▶ TASK REQUIREMENTS:
For each line in the data that includes "longint", make a copy.

(Data entries)
**src/rtl/pwmchain_pkg.sv**
```systemverilog
package pwmchain_pkg;

    typedef enum logic [1:0] {
        ST_HUNT  = 2'd0,
        ST_LOAD  = 2'd1,
        ST_RELAY = 2'd2
    } rx_state_e;

    // Inverse-gamma curve (cubic) scaled so that full scale maps to full scale.
    function automatic int unsigned inv_gamma(input int unsigned x, input int unsigned w);
        longint unsigned top;
        longint unsigned v;
        top = (longint'(1) << w) - 1;
        v   = (longint'(x) * longint'(x) * longint'(x)) / (top * top);
        return int'(v);
    endfunction

endpackage

```
**src/rtl/pc_serial_rx.sv**
```systemverilog
module pc_serial_rx
    import pwmchain_pkg::*;
#(
    parameter int CH = 3,
    parameter int W  = 8
) (
    input  logic                 clk,
    input  logic                 rst,
    input  logic                 dclk_i,
    input  logic                 din_i,
    input  logic                 latch_i,
    output logic                 dclk_o,
    output logic                 dout_o,
    output logic                 rise_o,
    output logic [CH-1:0][W-1:0] lvl_o
);
    localparam int FRAME = CH * W;
    localparam int CW    = $clog2(FRAME);

    rx_state_e        st, st_n;
    logic             dclk_q;
    logic [CW-1:0]    bcnt;
    logic [FRAME-1:0] sh;

    assign rise_o = dclk_i & ~dclk_q;

    always_comb begin
        st_n = st;
        if (latch_i) begin
            st_n = ST_HUNT;
        end else if (rise_o) begin
            unique case (st)
                ST_HUNT:  if (din_i) st_n = ST_LOAD;
                ST_LOAD:  if (bcnt == CW'(FRAME - 1)) st_n = ST_RELAY;
                ST_RELAY: st_n = ST_RELAY;
                default:  st_n = ST_HUNT;
            endcase
        end
    end

    always_ff @(posedge clk) begin
        if (rst) st <= ST_HUNT;
        else     st <= st_n;
    end

    always_ff @(posedge clk) begin
        if (rst) begin
            dclk_q <= 1'b0;
            dclk_o <= 1'b0;
            dout_o <= 1'b0;
            bcnt   <= '0;
            sh     <= '0;
            lvl_o  <= '0;
        end else begin
            dclk_q <= dclk_i;
            dclk_o <= dclk_i;
            if (latch_i) begin
                if (st == ST_RELAY) begin
                    for (int k = 0; k < CH; k++)
                        lvl_o[k] <= sh[FRAME-1-k*W -: W];
                end
            end else if (rise_o) begin
                unique case (st)
                    ST_HUNT: begin
                        bcnt   <= '0;
                        dout_o <= 1'b0;
                    end
                    ST_LOAD: begin
                        sh     <= {sh[FRAME-2:0], din_i};
                        bcnt   <= bcnt + 1'b1;
                        dout_o <= 1'b0;
                    end
                    ST_RELAY: dout_o <= din_i;
                    default:  dout_o <= 1'b0;
                endcase
            end
        end
    end

    AST_QUIET_UNTIL_RELAY: assert property (@(posedge clk) disable iff (rst)
        rise_o && !latch_i && st != ST_RELAY |=> !dout_o);
    AST_RELAY_ECHO: assert property (@(posedge clk) disable iff (rst)
        rise_o && !latch_i && st == ST_RELAY |=> dout_o == $past(din_i));
    AST_CLK_REGEN_HI: assert property (@(posedge clk) disable iff (rst)
        dclk_i |=> dclk_o);
    AST_CLK_REGEN_LO: assert property (@(posedge clk) disable iff (rst)
        !dclk_i |=> !dclk_o);
    AST_LEVELS_ON_LATCH: assert property (@(posedge clk) disable iff (rst)
        !latch_i |=> $stable(lvl_o));
    AST_LATCH_TO_HUNT: assert property (@(posedge clk) disable iff (rst)
        latch_i |=> st == ST_HUNT);

endmodule

```
**src/rtl/pc_gs_counter.sv**
```systemverilog
module pc_gs_counter #(
    parameter int W  = 8,
    parameter int LW = 5
) (
    input  logic         clk,
    input  logic         rst,
    input  logic         dclk_rise_i,
    input  logic         osc_i,
    input  logic         osc_mode_i,
    input  logic         lin_i,
    output logic [W-1:0] cnt_o
);
    logic osc_q;
    logic tick;
    logic [LW-1:0] low_inc;

    assign tick    = osc_mode_i ? (osc_i & ~osc_q) : dclk_rise_i;
    assign low_inc = cnt_o[LW-1:0] + 1'b1;

    always_ff @(posedge clk) begin
        if (rst) begin
            osc_q <= 1'b0;
            cnt_o <= '0;
        end else begin
            osc_q <= osc_i;
            if (tick) begin
                if (lin_i) cnt_o <= {{(W-LW){1'b0}}, low_inc};
                else       cnt_o <= cnt_o + 1'b1;
            end
        end
    end

    AST_LIN_WRAP: assert property (@(posedge clk) disable iff (rst)
        tick && lin_i && cnt_o == W'((1 << LW) - 1) |=> cnt_o == '0);
    AST_GAMMA_WRAP: assert property (@(posedge clk) disable iff (rst)
        tick && !lin_i && cnt_o == '1 |=> cnt_o == '0);
    AST_CNT_HOLD: assert property (@(posedge clk) disable iff (rst)
        !tick |=> $stable(cnt_o));

endmodule

```
**src/rtl/pc_pwm_chan.sv**
```systemverilog
module pc_pwm_chan
    import pwmchain_pkg::*;
#(
    parameter int W  = 8,
    parameter int LW = 5
) (
    input  logic         clk,
    input  logic         rst,
    input  logic         lin_i,
    input  logic [W-1:0] cnt_i,
    input  logic [W-1:0] lvl_i,
    output logic         pwm_o
);
    localparam int DEPTH = 1 << W;

    logic [W-1:0] rom [DEPTH];

    for (genvar i = 0; i < DEPTH; i++) begin : g_rom
        assign rom[i] = W'(inv_gamma(i, W));
    end

    always_ff @(posedge clk) begin
        if (rst)        pwm_o <= 1'b0;
        else if (lin_i) pwm_o <= cnt_i[LW-1:0] < lvl_i[LW-1:0];
        else            pwm_o <= cnt_i < rom[lvl_i];
    end

    AST_LIN_ZERO_DARK: assert property (@(posedge clk) disable iff (rst)
        lin_i && lvl_i[LW-1:0] == '0 |=> !pwm_o);
    AST_GAMMA_ZERO_DARK: assert property (@(posedge clk) disable iff (rst)
        !lin_i && lvl_i == '0 |=> !pwm_o);
    AST_GAMMA_FULL_LIT: assert property (@(posedge clk) disable iff (rst)
        !lin_i && lvl_i == '1 && cnt_i != '1 |=> pwm_o);

endmodule

```
**src/rtl/pwmchain_top.sv**
```systemverilog
module pwmchain_top #(
    parameter int CH = 3,
    parameter int W  = 8,
    parameter int LW = 5
) (
    input  logic          clk,
    input  logic          rst,
    input  logic          dclk_i,
    input  logic          din_i,
    input  logic          latch_i,
    input  logic          lin_mode_i,
    input  logic          osc_mode_i,
    input  logic          osc_i,
    output logic          dclk_o,
    output logic          dout_o,
    output logic [CH-1:0] pwm_o
);
    logic                 dclk_rise;
    logic [CH-1:0][W-1:0] lvl;
    logic [W-1:0]         cnt;

    pc_serial_rx #(.CH(CH), .W(W)) u_rx (
        .clk     (clk),
        .rst     (rst),
        .dclk_i  (dclk_i),
        .din_i   (din_i),
        .latch_i (latch_i),
        .dclk_o  (dclk_o),
        .dout_o  (dout_o),
        .rise_o  (dclk_rise),
        .lvl_o   (lvl)
    );

    pc_gs_counter #(.W(W), .LW(LW)) u_cnt (
        .clk         (clk),
        .rst         (rst),
        .dclk_rise_i (dclk_rise),
        .osc_i       (osc_i),
        .osc_mode_i  (osc_mode_i),
        .lin_i       (lin_mode_i),
        .cnt_o       (cnt)
    );

    for (genvar k = 0; k < CH; k++) begin : g_chan
        pc_pwm_chan #(.W(W), .LW(LW)) u_chan (
            .clk   (clk),
            .rst   (rst),
            .lin_i (lin_mode_i),
            .cnt_i (cnt),
            .lvl_i (lvl[k]),
            .pwm_o (pwm_o[k])
        );
    end

    AST_RESET_DARK: assert property (@(posedge clk)
        rst |=> pwm_o == '0 && !dout_o && !dclk_o);

endmodule

```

▶ OUTPUT FOR THIS TASK:
        longint unsigned top;
        longint unsigned v;
        top = (longint'(1) << w) - 1;
        v   = (longint'(x) * longint'(x) * longint'(x)) / (top * top);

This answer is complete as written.